Conduct a Pattern Search
Investigate supports standard regular expression pattern search functionality. You can search the Investigate database for a domain using a regular expression (RegEx). If you are not familiar with building a RegEx, there are several online tools that can help create a regular expression: for example, http://regexr.com.
The Investigate database contains the information about domains that were looked up within a specific time period. As such, when you query Investigate, you may find results that do not match a domain that resolves, but match domains in which Umbrella received DNS lookups. We do our best to sanitize the pattern search results, but nonexistent domains occasionally appear in the results.
Investigate Pattern Search enables you to discover newly queried domains that may include your company’s brand or intellectual property. You can use pattern search to find minor intentional misspellings—commonly used to confuse users in phishing emails—then identify campaigns targeted against your employees or customers. From those discoveries, pivot through the attacker’s infrastructures to identify a related attacker infrastructure that shares that network space or other domains registered by the same email addresses.
Investigate Smart Search is available to search for a fully-qualified domain name, IP, ASN, file hash, and email address. For more information, see Getting Started with Investigate.
About Pattern Search
In the dashboard, an Investigate pattern search is limited to 500 results. The Umbrella Investigate API /search
endpoint can return up to 1000 records. If the results of your query exceed these limits, we recommend that you refine the RegEx and perform multiple pattern searches. Alternatively, you can limit the time period for the search.
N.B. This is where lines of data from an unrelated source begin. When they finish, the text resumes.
What follows belongs to an exercise in optimizing a design on an open flow for small area, a short achievable clock period and few clock cycles per item; a production flow would make more cautious choices. No functional check of the RTL was part of any run shown here. Power is estimated from default activity; no workload was simulated.

<file path="flow/run.sh">
#!/bin/bash
# synth_recipe.tcl (not shown) runs the flow's synth.tcl, then flattens the netlist and writes it again
# the make line also repeats each setting of config.mk as NAME=value (left out here)
make -C /OpenROAD-flow-scripts/flow DESIGN_CONFIG=/design/flow/config.mk WORK_HOME=/design/flow/orfs CLKGATE_MAP_FILE= SYNTH_SCRIPT=/design/flow/synth_recipe.tcl finish
</file>
<file path="flow/config.mk">
export PLATFORM = sky130hd
export DESIGN_NAME = harp_clockdec
export DESIGN_NICKNAME = harp_clockdec
export VERILOG_FILES = /design/flow/design.v
export SDC_FILE = /design/flow/constraint.sdc
export NUM_CORES = 4
export LEC_CHECK = 0
export CAP_MARGIN = 20
export CORE_MARGIN = 2
export CORE_UTILIZATION = 40
export SLEW_MARGIN = 20
</file>
<file path="flow/constraint.sdc">
create_clock -name core_clock -period 10.0 [get_ports {clk}]
set_input_delay 2.0000 -clock core_clock [delete_from_list [all_inputs] [get_ports {clk}]]
set_output_delay 2.0000 -clock core_clock [all_outputs]
set_load 0.01 [all_outputs]
</file>
<file path="flow/design.v">
module harp_clockdec (
    input  wire        clk,
    input  wire        rst,               
    input  wire [23:0] cfg_sample_rate,   
    input  wire [15:0] cfg_baud,          
    input  wire        in_valid,
    output wire        in_ready,
    input  wire [31:0] in_time,           
    input  wire        in_state,          
    output reg         out_valid,
    output wire [31:0] out_local,         
    output wire [31:0] out_value,         
    output wire [1:0]  out_status         
);
    wire [23:0] sr   = cfg_sample_rate;
    wire [15:0] baud = cfg_baud;
    reg [11:0] G;
    reg [4:0]  u;
    reg        rdy_pre, rdy_slow, rdy_cls;
    reg        have_prev;
    reg [31:0] prev_time;
    reg        prev_state;
    reg        in_range;
    assign in_ready = rdy_pre && rdy_slow && rdy_cls;
    wire accept = in_valid && in_ready;
    wire [32:0] d_pos = {1'b0, in_time} - {1'b0, prev_time};
    wire [31:0] d_neg = prev_time - in_time;
    wire        neg   = d_pos[32];
    wire [31:0] mag   = neg ? d_neg : d_pos[31:0];
    wire        boundary = !neg && (d_pos[31:0] > {9'd0, sr[23:1]});
    wire        s0_tok = accept && have_prev;
    wire        s0_bnd = s0_tok && boundary;
    wire        s0_cls = s0_bnd && in_range;
    wire [22:0] m      = mag[22:0];
    wire [32:0] m_ext  = {m, 10'd0} >> u;
    wire [22:0] m_hi   = m >> u;
    wire        s0_ovf = (|mag[31:23]) || (|m_hi);
    reg        r1_iv, r1_bnd, r1_cls, r1_neg, r1_ovf, r1_lvl;
    reg [22:0] r1_m;
    reg [9:0]  r1_msh;
    wire [21:0] y    = r1_msh * G;
    wire [4:0]  y_ip = y[21:17];
    wire [16:0] y_f  = y[16:0];
    wire        amb  = (y_f >= 17'd59392) && (y_f <= 17'd65536);
    wire [5:0]  k_fast = {1'b0, y_ip} + {5'd0, y_f[16]};
    wire        s1_slow = r1_iv && (r1_neg ? (!r1_ovf && amb && y_ip == 5'd0)
                                           : (r1_ovf || amb));
    reg        r2_iv, r2_bnd, r2_cls, r2_neg, r2_ovf, r2_lvl, r2_slow;
    reg [5:0]  r2_k;
    reg [4:0]  r2_ip;
    reg [22:0] r2_m;
    localparam [2:0] E_IDLE = 3'd0, E_INIT = 3'd1, E_DIV = 3'd2, E_RUN = 3'd3, E_READY = 3'd4;
    reg [2:0]  e_st;
    reg [26:0] acc;
    reg [5:0]  e_n;          
    reg [5:0]  lo, hi, ej;
    wire       stall = r2_iv && r2_slow && (e_st != E_READY);
    wire       adv   = !stall;
    wire [6:0]  nj    = {ej, 1'b0} - 7'd1;                  
    wire        m_bit = r2_m[e_n[4:0]];
    wire        n_bit = (e_n < 6'd7) ? nj[e_n[2:0]] : 1'b0;
    wire        d_bit = (e_n < 6'd16) ? baud[4'd15 - e_n[3:0]] : 1'b0;
    reg  [26:0] e_a;
    reg         e_b;
    always @(*) begin
        case (e_st)
            E_INIT:  begin e_a = {11'd0, baud};                       e_b = 1'b1;  end
            E_DIV:   begin e_a = {26'd0, d_bit};                      e_b = 1'b1;  end
            default: begin e_a = m_bit ? {10'd0, baud, 1'b0} : 27'd0; e_b = n_bit; end
        endcase
    end
    wire [26:0] acc2  = (e_st == E_INIT) ? 27'd0 : {acc[25:0], 1'b0};
    wire [26:0] e_sum = acc2 + e_a - (e_b ? {3'd0, sr} : 27'd0);
    wire        e_neg = e_sum[26];
    wire        e_big = (e_sum[26:24] != 3'b000) && (e_sum[26:24] != 3'b111);
    wire        e_zero = (e_sum == 27'd0);
    wire        e_ge   = (!e_neg && !e_zero) || (e_zero && !ej[0]);
    wire        e_last = e_big || (e_n == 6'd0);
    wire [5:0]  lo_n   = e_ge ? ej : lo;
    wire [5:0]  hi_n   = e_ge ? hi : ej - 6'd1;
    wire [6:0]  mid_n  = {1'b0, lo_n} + {1'b0, hi_n} + 7'd1;
    wire [5:0]  istart = (r2_ovf || u >= 5'd23) ? 6'd22 : (u < 5'd7) ? 6'd6 : {1'b0, u} - 6'd1;
    wire [5:0]  lo_0   = r2_ovf ? 6'd16 : {1'b0, r2_ip};
    wire [5:0]  hi_0   = r2_ovf ? 6'd39 : {1'b0, r2_ip} + 6'd1;
    wire [6:0]  mid_0  = {1'b0, lo_0} + {1'b0, hi_0} + 7'd1;
    wire        e_done_now = (e_st == E_RUN) && e_last && (lo_n == hi_n);
    reg        clr;          
    reg [5:0]  bc_len;       
    reg        bc_fault;
    reg [31:0] bc_val;       
    wire [5:0]  k_w      = r2_slow ? lo : r2_k;
    wire        go2      = r2_iv && adv;
    wire [5:0]  base_len = clr ? 6'd0 : bc_len;
    wire [6:0]  end_len  = {1'b0, base_len} + {1'b0, k_w};
    wire        wr       = go2 && !r2_neg;
    wire        base_fault_n = (clr ? 1'b0 : bc_fault) || r2_ovf || (k_w != 6'd0);
    reg  [31:0] val_next;
    integer n;
    always @(*) begin
        for (n = 0; n < 32; n = n + 1) begin
            if (wr && ({1'b0, base_len} <= (1 + 10 * (n / 8) + (n % 8))) &&
                      (end_len > (1 + 10 * (n / 8) + (n % 8))))
                val_next[n] = r2_lvl;
            else
                val_next[n] = bc_val[n];
        end
    end
    reg [31:0] bc_local;     
    reg [31:0] cl_local;     
    reg        cl_busy;      
    reg        pend;         
    assign out_local  = cl_local;
    assign out_status = bc_fault ? 2'd1 : (bc_len != 6'd39) ? 2'd2 : 2'd0;
    assign out_value  = (!bc_fault && bc_len == 6'd39) ? bc_val : 32'd0;
    wire r1_cgo     = r1_bnd && r1_cls && adv;
    wire move_now   = (r1_cgo && (!cl_busy || out_valid)) || (pend && out_valid);
    wire pend_n     = (r1_cgo && !move_now) || (pend && !out_valid);
    wire r2_slow_n  = adv ? (s1_slow) : r2_slow;
    wire e_ready_n  = (e_st == E_READY && !adv) || e_done_now;
    always @(posedge clk) begin
        if (rst) begin
            rdy_pre    <= 1'b0;
            rdy_slow   <= 1'b1;
            rdy_cls    <= 1'b1;
            have_prev  <= 1'b0;
            in_range   <= 1'b0;
            r1_iv <= 1'b0; r1_bnd <= 1'b0;
            r2_iv <= 1'b0; r2_bnd <= 1'b0;
            clr        <= 1'b0;
            out_valid  <= 1'b0;
            cl_busy    <= 1'b0;
            pend       <= 1'b0;
            e_st       <= E_INIT;
            G          <= 12'd0;
            u          <= 5'd0;
        end else begin
            if (accept) begin
                have_prev <= 1'b1;
                if (have_prev && boundary)
                    in_range <= 1'b1;
            end
            if (adv) begin
                r1_iv  <= s0_tok && !boundary;
                r1_bnd <= s0_bnd;
                r2_iv  <= r1_iv;
                r2_bnd <= r1_bnd;
            end
            clr       <= r2_bnd && adv;
            out_valid <= r2_bnd && r2_cls && adv;
            rdy_slow <= !(r2_slow_n && (adv ? r1_iv : r2_iv) && !e_ready_n);
            if (s0_cls && ((r1_bnd && r1_cls) || cl_busy || pend))
                rdy_cls <= 1'b0;
            else if (!pend_n && !(r1_bnd && r1_cls && !adv))
                rdy_cls <= 1'b1;
            pend <= pend_n;
            if (move_now)
                cl_busy <= 1'b1;
            else if (out_valid)
                cl_busy <= 1'b0;
            case (e_st)
                E_INIT: begin
                    e_st <= E_DIV;
                    e_n  <= e_neg ? 6'd16 : 6'd0;
                end
                E_DIV: begin
                    e_n <= e_n + 6'd1;
                    G   <= {G[10:0], !e_neg};
                    if (G[10]) begin
                        e_st    <= E_IDLE;
                        rdy_pre <= 1'b1;
                        u       <= (e_n < 6'd22) ? 5'd0 : e_n[4:0] - 5'd22;
                    end
                end
                E_IDLE: begin
                    if (r2_iv && r2_slow) begin
                        e_st <= E_RUN;
                        e_n  <= istart;
                    end
                end
                E_RUN: begin
                    if (e_last) begin
                        e_n <= istart;
                        if (lo_n == hi_n)
                            e_st <= E_READY;
                    end else begin
                        e_n <= e_n - 6'd1;
                    end
                end
                E_READY: begin
                    if (adv)
                        e_st <= E_IDLE;
                end
                default: e_st <= E_IDLE;
            endcase
        end
    end
    always @(posedge clk) begin
        if (accept) begin
            prev_time  <= in_time;
            prev_state <= in_state;
        end
        if (adv) begin
            r1_cls <= s0_cls;
            r1_neg <= neg;
            r1_ovf <= s0_ovf;
            r1_m   <= m;
            r1_msh <= m_ext[9:0];
            r1_lvl <= prev_state;
            r2_cls  <= r1_cls; r2_neg <= r1_neg; r2_ovf <= r1_ovf; r2_lvl <= r1_lvl;
            r2_slow <= s1_slow;
            r2_k    <= k_fast;
            r2_ip   <= y_ip;
            r2_m    <= r1_m;
        end
        if (r1_bnd && !r1_cls && adv)
            bc_local <= prev_time;
        if (move_now) begin
            cl_local <= bc_local;
            bc_local <= prev_time;
        end
        case (e_st)
            E_INIT: acc <= e_neg ? {11'd0, baud} : 27'd0;
            E_DIV:  acc <= e_neg ? {acc[25:0], d_bit} : e_sum;
            E_IDLE: begin
                acc <= 27'd0;
                lo  <= lo_0;
                hi  <= hi_0;
                ej  <= mid_0[6:1];
            end
            E_RUN: begin
                if (e_last) begin
                    acc <= 27'd0;
                    lo  <= lo_n;
                    hi  <= hi_n;
                    ej  <= mid_n[6:1];
                end else begin
                    acc <= e_sum;
                end
            end
            default: ;
        endcase
        if (go2 && r2_neg)
            bc_fault <= base_fault_n;
        else
            bc_fault <= clr ? 1'b0 : bc_fault;
        bc_val <= val_next;
        if (wr)
            bc_len <= (end_len > 7'd39) ? 6'd39 : end_len[5:0];
        else
            bc_len <= base_len;
    end
endmodule
</file>
This design comes from an exercise in tuning for small area on the open sky130 flow, not from production work. Only simulation tests tie the RTL to the original design; equivalence was not proved. Power figures rest on the tool's default switching activity, not on a simulated workload.

**flow/config.mk**
```make
export PLATFORM = sky130hd
export DESIGN_NAME = themis_core
export DESIGN_NICKNAME = themis_core
export VERILOG_FILES = /design/flow/design.v
export SDC_FILE = /design/flow/constraint.sdc
export NUM_CORES = 4
export LEC_CHECK = 0
export CAP_MARGIN = 20
export CORE_MARGIN = 2
export CORE_UTILIZATION = 25
export SLEW_MARGIN = 20
export BUFFER_PORTS_ARGS = -buffer_cell sky130_fd_sc_hd__buf_1
export CTS_ARGS = -sink_clustering_enable -repair_clock_nets -dont_use_dummy_load -buf_list sky130_fd_sc_hd__clkbuf_4 -sink_clustering_size 8 -sink_clustering_max_diameter 50
```
**flow/constraint.sdc**
```tcl
create_clock -name core_clock -period 12.0 [get_ports {clk}]
set_input_delay 2.4000 -clock core_clock [delete_from_list [all_inputs] [get_ports {clk}]]
set_output_delay 2.4000 -clock core_clock [all_outputs]
set_load 0.01 [all_outputs]
```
The pattern search results only extend back thirty days. Only newly queried domains are discovered, whether the domain was registered recently or not. The Investigate dashboard and the Investigate API pattern search include a date in which the domain was first seen—the first time Umbrella recorded a query for the domain. Domains seen before the query time period are not found in the search result—including almost all common, well-known domains.
Pattern Search provides pre-configured time periods to constrain the search. The default and maximum time range to query Investigate is the last thirty days (Last 30 days). You can restrict the pattern search to include information about domains from the last seven days or the past 24 hours.
To perform a pattern search, navigate to Investigate > Pattern Search in Umbrella.
- Choose a time range from the Constrain RegEx search to drop-down list.
- In the search bar, click the ? (help icon) to display a list of operators for a RegEx search.
Operators
- *—An asterisk matches zero or more instances of the previous token.
- .—A period matches exactly one character.
- [ ]—Brackets match a class of characters. For example, use [0-9] to match single digits (0 to 9), or use [a-z] to match alphabetic characters (a to z).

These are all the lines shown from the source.